優しい胸に抱かれて

「辞めるって騒いでた割に、しっかり役目果たしてんじゃねぇか。見捨てようもんなら女とはいえ一発ぐらい殴ってたかもしれねぇけど、試す価値はあったってことだ。お前は忘れてるかもしれねぇけど、俺も一応お前の上司だってこと」

「忘れてはいないです」

 それ以上の言葉が出てこない。


 忘れてはいないが上司らしさは微塵も感じられない。その中で教わったものは数えきれないほどあって、目には映らないようなものばかりだけれど。日下さんに限らず、みんなの強い思いがしっかりと伝わってくる。

 島野さんが急にカラーで悩み出したあれだって、きっと態と。逃げ出そうとして捨て切れないことを見透かされたみたいだ。そう思うのは[なぽり]で部長に諭されたことが影響しているのだろう。

 それでも、依然として逃げ出したい気持ちは変わらない。


 日下さんは徐に、整理されずデスクにあるインテリアデザインのエスキス、やり繰りした工程表。完成した発注書らに一通り目を通し、ガラスプレートからハートを摘み上げ、しげしげと眺めた。

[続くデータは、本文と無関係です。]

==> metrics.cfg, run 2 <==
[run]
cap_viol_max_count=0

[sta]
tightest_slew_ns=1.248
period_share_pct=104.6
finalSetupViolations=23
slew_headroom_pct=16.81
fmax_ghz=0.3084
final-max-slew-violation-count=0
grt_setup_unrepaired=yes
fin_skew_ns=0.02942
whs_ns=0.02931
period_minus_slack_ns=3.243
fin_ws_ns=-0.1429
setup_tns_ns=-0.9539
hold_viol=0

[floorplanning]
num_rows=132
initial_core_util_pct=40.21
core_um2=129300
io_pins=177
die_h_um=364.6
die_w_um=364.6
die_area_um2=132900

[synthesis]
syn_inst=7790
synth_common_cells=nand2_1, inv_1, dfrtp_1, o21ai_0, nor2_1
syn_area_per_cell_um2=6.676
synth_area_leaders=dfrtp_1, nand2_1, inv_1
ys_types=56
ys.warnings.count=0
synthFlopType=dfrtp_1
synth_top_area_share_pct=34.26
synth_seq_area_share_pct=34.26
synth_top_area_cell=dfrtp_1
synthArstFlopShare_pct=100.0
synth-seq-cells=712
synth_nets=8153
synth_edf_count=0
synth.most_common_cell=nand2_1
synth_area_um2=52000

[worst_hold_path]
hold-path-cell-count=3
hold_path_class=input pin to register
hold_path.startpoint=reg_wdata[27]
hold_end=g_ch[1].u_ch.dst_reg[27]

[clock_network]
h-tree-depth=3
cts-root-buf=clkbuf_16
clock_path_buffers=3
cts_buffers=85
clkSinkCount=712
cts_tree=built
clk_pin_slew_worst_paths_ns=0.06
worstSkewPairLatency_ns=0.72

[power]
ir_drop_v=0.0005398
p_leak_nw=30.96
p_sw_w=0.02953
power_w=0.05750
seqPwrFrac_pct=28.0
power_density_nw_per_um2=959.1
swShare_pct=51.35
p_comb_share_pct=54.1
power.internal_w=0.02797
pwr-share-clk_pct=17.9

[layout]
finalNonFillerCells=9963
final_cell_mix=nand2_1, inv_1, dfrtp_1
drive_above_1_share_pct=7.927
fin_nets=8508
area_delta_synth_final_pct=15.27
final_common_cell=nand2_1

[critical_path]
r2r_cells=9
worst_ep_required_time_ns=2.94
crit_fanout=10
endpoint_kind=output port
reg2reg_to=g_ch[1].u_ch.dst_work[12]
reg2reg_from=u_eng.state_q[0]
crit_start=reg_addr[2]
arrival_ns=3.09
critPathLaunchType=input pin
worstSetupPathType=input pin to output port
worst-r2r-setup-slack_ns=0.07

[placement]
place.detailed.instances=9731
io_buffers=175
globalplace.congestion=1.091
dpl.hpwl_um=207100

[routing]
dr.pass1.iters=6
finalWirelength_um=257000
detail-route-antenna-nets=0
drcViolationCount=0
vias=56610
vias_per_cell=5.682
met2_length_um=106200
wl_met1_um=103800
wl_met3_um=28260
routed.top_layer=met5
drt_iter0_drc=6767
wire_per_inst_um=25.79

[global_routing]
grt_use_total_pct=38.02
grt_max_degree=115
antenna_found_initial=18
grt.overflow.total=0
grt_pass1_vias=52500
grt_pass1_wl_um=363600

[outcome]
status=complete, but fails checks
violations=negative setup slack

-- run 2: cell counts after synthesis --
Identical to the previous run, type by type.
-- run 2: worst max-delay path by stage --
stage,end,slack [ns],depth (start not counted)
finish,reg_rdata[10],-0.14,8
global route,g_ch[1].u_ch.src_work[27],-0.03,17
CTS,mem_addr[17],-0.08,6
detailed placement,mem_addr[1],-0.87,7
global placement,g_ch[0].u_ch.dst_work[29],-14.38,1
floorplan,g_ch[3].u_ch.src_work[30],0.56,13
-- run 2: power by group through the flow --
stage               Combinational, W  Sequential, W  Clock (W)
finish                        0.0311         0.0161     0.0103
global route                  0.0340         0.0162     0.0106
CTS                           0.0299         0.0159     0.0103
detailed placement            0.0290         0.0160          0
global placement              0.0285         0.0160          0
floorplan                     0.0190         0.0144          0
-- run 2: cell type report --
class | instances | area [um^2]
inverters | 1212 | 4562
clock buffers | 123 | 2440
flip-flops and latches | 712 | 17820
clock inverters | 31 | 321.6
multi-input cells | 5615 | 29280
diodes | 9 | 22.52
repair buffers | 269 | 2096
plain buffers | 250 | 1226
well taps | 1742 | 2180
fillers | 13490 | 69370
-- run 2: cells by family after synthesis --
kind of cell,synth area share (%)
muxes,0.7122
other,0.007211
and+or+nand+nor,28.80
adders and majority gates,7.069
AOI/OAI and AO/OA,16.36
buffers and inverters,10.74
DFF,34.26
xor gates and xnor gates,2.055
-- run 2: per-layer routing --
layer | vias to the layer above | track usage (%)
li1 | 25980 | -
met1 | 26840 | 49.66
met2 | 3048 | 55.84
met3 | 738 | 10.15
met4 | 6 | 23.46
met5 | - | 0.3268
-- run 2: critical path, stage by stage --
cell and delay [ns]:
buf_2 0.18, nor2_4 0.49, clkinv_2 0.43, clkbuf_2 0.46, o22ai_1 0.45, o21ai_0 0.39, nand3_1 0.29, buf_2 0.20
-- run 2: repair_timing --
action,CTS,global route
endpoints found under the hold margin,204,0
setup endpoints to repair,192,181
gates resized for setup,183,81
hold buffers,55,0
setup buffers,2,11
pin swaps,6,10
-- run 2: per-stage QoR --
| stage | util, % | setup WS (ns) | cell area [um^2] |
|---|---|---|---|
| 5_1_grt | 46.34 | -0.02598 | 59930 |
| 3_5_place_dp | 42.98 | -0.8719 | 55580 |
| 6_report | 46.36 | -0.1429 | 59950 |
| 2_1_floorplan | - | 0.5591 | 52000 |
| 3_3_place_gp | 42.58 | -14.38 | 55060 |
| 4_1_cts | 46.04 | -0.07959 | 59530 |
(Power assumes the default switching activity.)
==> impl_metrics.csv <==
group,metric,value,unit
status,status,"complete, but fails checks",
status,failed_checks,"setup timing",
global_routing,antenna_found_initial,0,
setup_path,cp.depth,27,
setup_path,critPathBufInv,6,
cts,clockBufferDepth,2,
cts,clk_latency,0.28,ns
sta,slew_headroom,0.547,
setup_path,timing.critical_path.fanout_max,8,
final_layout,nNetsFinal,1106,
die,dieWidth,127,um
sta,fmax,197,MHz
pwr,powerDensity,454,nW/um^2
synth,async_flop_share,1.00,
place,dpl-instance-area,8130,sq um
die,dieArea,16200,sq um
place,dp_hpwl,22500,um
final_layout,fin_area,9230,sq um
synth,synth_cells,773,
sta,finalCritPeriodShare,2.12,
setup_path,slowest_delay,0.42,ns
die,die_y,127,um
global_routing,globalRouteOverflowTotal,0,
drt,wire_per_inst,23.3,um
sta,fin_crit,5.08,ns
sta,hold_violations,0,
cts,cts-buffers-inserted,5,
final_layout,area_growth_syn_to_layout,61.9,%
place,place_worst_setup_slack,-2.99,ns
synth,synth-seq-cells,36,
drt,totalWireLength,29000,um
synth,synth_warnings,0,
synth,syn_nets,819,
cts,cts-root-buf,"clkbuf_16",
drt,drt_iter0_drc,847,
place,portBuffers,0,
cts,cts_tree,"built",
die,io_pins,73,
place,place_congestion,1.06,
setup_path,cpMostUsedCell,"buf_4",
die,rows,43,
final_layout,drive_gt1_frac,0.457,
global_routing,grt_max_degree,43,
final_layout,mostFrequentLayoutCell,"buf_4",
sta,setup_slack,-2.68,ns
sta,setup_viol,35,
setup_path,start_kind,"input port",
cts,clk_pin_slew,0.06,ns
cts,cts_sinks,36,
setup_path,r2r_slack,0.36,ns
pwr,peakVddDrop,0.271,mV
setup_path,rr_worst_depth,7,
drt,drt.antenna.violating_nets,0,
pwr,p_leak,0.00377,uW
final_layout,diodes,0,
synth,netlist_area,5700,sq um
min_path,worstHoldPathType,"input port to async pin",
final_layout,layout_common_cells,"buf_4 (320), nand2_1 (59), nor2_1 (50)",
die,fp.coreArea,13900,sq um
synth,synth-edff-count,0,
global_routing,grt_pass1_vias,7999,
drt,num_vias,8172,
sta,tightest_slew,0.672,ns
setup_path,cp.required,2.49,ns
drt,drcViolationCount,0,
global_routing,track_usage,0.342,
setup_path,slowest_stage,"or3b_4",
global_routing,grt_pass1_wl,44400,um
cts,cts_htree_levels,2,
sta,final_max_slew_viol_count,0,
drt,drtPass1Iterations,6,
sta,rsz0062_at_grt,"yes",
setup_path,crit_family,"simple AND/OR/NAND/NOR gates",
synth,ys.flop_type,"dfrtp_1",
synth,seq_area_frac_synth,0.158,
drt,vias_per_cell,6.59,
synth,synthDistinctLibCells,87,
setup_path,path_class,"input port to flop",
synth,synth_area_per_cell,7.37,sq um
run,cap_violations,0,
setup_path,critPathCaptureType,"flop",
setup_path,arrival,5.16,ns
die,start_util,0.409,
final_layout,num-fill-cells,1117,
==> src/rtl/nand_reg_bridge.sv <==
module nand_reg_bridge
   import nrb_pkg::*;
#(
   parameter int LOW_CYC     = 2,
   parameter int HIGH_CYC    = 2,
   parameter int SYNC_STAGES = 2,
   parameter int BUS_W       = 32,
   parameter int DQ_W        = 8,
   parameter int CE_BIT      = 31,
   parameter int OP_LSB      = 28,
   parameter int DATA_LSB    = 16,
   parameter int BUSY_BIT    = 15
) (
   input  logic        clk,
   input  logic        rst_n,
   input  logic        req_valid,
   input  logic        req_write,
   input  logic [31:0] req_wdata,
   output logic        req_ready,
   output logic [31:0] rsp_rdata,
   output logic        nand_ce_n,
   output logic        nand_cle,
   output logic        nand_ale,
   output logic        nand_we_n,
   output logic        nand_re_n,
   output logic [7:0]  nand_dq_out,
   output logic        nand_dq_oe,
   input  logic [7:0]  nand_dq_in,
   input  logic        nand_rb_n
);
   localparam int OP_W     = 3;
   localparam int DATA_MSB = DATA_LSB + DQ_W - 1;

   if (BUS_W != 32 || DQ_W != 8) begin : g_bad_width
      $error("nand_reg_bridge: port widths are fixed at 32 and 8");
   end
   if (CE_BIT >= BUS_W || OP_LSB + OP_W > BUS_W || DATA_MSB >= BUS_W) begin : g_bad_field
      $error("nand_reg_bridge: field outside the register word");
   end
   if (BUSY_BIT >= DATA_LSB && BUSY_BIT <= DATA_MSB) begin : g_bad_busy
      $error("nand_reg_bridge: busy bit overlaps the data field");
   end

   nrb_phase_e        phase;
   logic              low_done;
   logic              accept;
   nrb_kind_e         kind_d, kind_q;
   logic              ce_q, rd_mode_q, is_read_q;
   logic [DQ_W-1:0]   wbyte_q, rbyte_q;
   logic [OP_W-1:0]   opc;
   logic              rb_sync;
   logic              in_strobe;
   logic              unused_wbits;

   assign opc          = req_wdata[OP_LSB +: OP_W];
   assign accept       = req_valid && (phase == PH_IDLE);
   assign unused_wbits = ^{req_wdata[27:24], req_wdata[15:0]};

   always_comb begin
      if (req_write)      kind_d = write_kind(opc);
      else if (rd_mode_q) kind_d = K_RDATA;
      else                kind_d = K_NONE;
   end

   nrb_sync #(.STAGES(SYNC_STAGES), .RESET_VAL(1'b1)) u_rb_sync (
      .clk   (clk),
      .rst_n (rst_n),
      .d     (nand_rb_n),
      .q     (rb_sync)
   );

   nrb_seq #(.LOW_CYC(LOW_CYC), .HIGH_CYC(HIGH_CYC)) u_seq (
      .clk      (clk),
      .rst_n    (rst_n),
      .start    (accept),
      .strobe   (kind_d != K_NONE),
      .phase    (phase),
      .low_done (low_done)
   );

   always_ff @(posedge clk or negedge rst_n) begin
      if (!rst_n) begin
         ce_q      <= 1'b0;
         rd_mode_q <= 1'b0;
         is_read_q <= 1'b0;
         kind_q    <= K_NONE;
         wbyte_q   <= '0;
      end else if (accept) begin
         kind_q    <= kind_d;
         is_read_q <= !req_write;
         if (req_write) begin
            ce_q      <= req_wdata[CE_BIT];
            rd_mode_q <= (opc == OPC_ARM);
            wbyte_q   <= req_wdata[DATA_LSB +: DQ_W];
         end
      end
   end

   always_ff @(posedge clk or negedge rst_n) begin
      if (!rst_n)                              rbyte_q <= '0;
      else if (accept)                         rbyte_q <= '0;
      else if (low_done && kind_q == K_RDATA)  rbyte_q <= nand_dq_in;
   end

   assign in_strobe   = (phase == PH_LOW) || (phase == PH_HIGH);
   assign nand_ce_n   = !ce_q;
   assign nand_cle    = in_strobe && (kind_q == K_CMD);
   assign nand_ale    = in_strobe && (kind_q == K_ADDR);
   assign nand_we_n   = !((phase == PH_LOW) && drives_bus(kind_q));
   assign nand_re_n   = !((phase == PH_LOW) && (kind_q == K_RDATA));
   assign nand_dq_oe  = in_strobe && drives_bus(kind_q);
   assign nand_dq_out = wbyte_q;
   assign req_ready   = (phase == PH_ACK);

   always_comb begin
      rsp_rdata = '0;
      if (req_ready && is_read_q) begin
         rsp_rdata[DATA_LSB +: DQ_W] = rbyte_q;
         rsp_rdata[BUSY_BIT]         = !rb_sync;
      end
   end

   // the two strobes never overlap
   a_r12_strobes_apart: assert property (@(posedge clk) disable iff (!rst_n)
      !(!nand_we_n && !nand_re_n));

   // the data bus is released while the flash drives it
   a_r12_no_oe_on_read: assert property (@(posedge clk) disable iff (!rst_n)
      !nand_re_n |-> !nand_dq_oe);

   // command and address latches never rise together
   a_r2_latch_exclusive: assert property (@(posedge clk) disable iff (!rst_n)
      !(nand_cle && nand_ale));

   // the output byte holds still while WE# is low and into the rising edge
   a_r2_dq_held: assert property (@(posedge clk) disable iff (!rst_n)
      !nand_we_n |=> $stable(nand_dq_out));

   // no acknowledge while a strobe is low
   a_r11_no_ready_in_strobe: assert property (@(posedge clk) disable iff (!rst_n)
      (!nand_we_n || !nand_re_n) |-> !req_ready);

   // ready is a single-cycle pulse
   a_r11_ready_pulse: assert property (@(posedge clk) disable iff (!rst_n)
      req_ready |=> !req_ready);

   // chip enable moves only on an accepted write
   a_r8_ce_held: assert property (@(posedge clk) disable iff (!rst_n)
      !(accept && req_write) |=> $stable(nand_ce_n));

   // the read strobe appears only with read mode armed
   a_r10_re_needs_mode: assert property (@(posedge clk) disable iff (!rst_n)
      !nand_re_n |-> rd_mode_q);
endmodule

 眉根に皺を作り、手に取ったピンク色の物体を戻し、顔を上げる。窓に向けられた視線が何かを見つけたように見開いた。同じ方向へ視線を持っていくも、電気の照明が反射し、糸のような雨が伝う窓には私と日下さんが映っているだけだった。


 首を傾げた私に気づき、すぐに目を細くさせた日下さんはぼそっと呟いた。

「…趣味悪ぃな」

 馬鹿にしたように鼻で笑う。桜色のハートの形をしたタティングレースのことを指しているのだろう。やっぱり頭を傾けた。


 発注書類の塊を取り私に背を向け歩き出す。数歩進むと、急に足を止めた日下さんから、聞きなれない言葉が耳へと抜けた。

「これは俺が部長室に置いてきてやる。それと、柏木。悪かった、ごめん」

「…へ?」

 間抜けな声が馬鹿みたいに出てしまう。突然の謝罪に驚くのは当然だ。それが、ましてやこの日下さんが、謝ったのだから。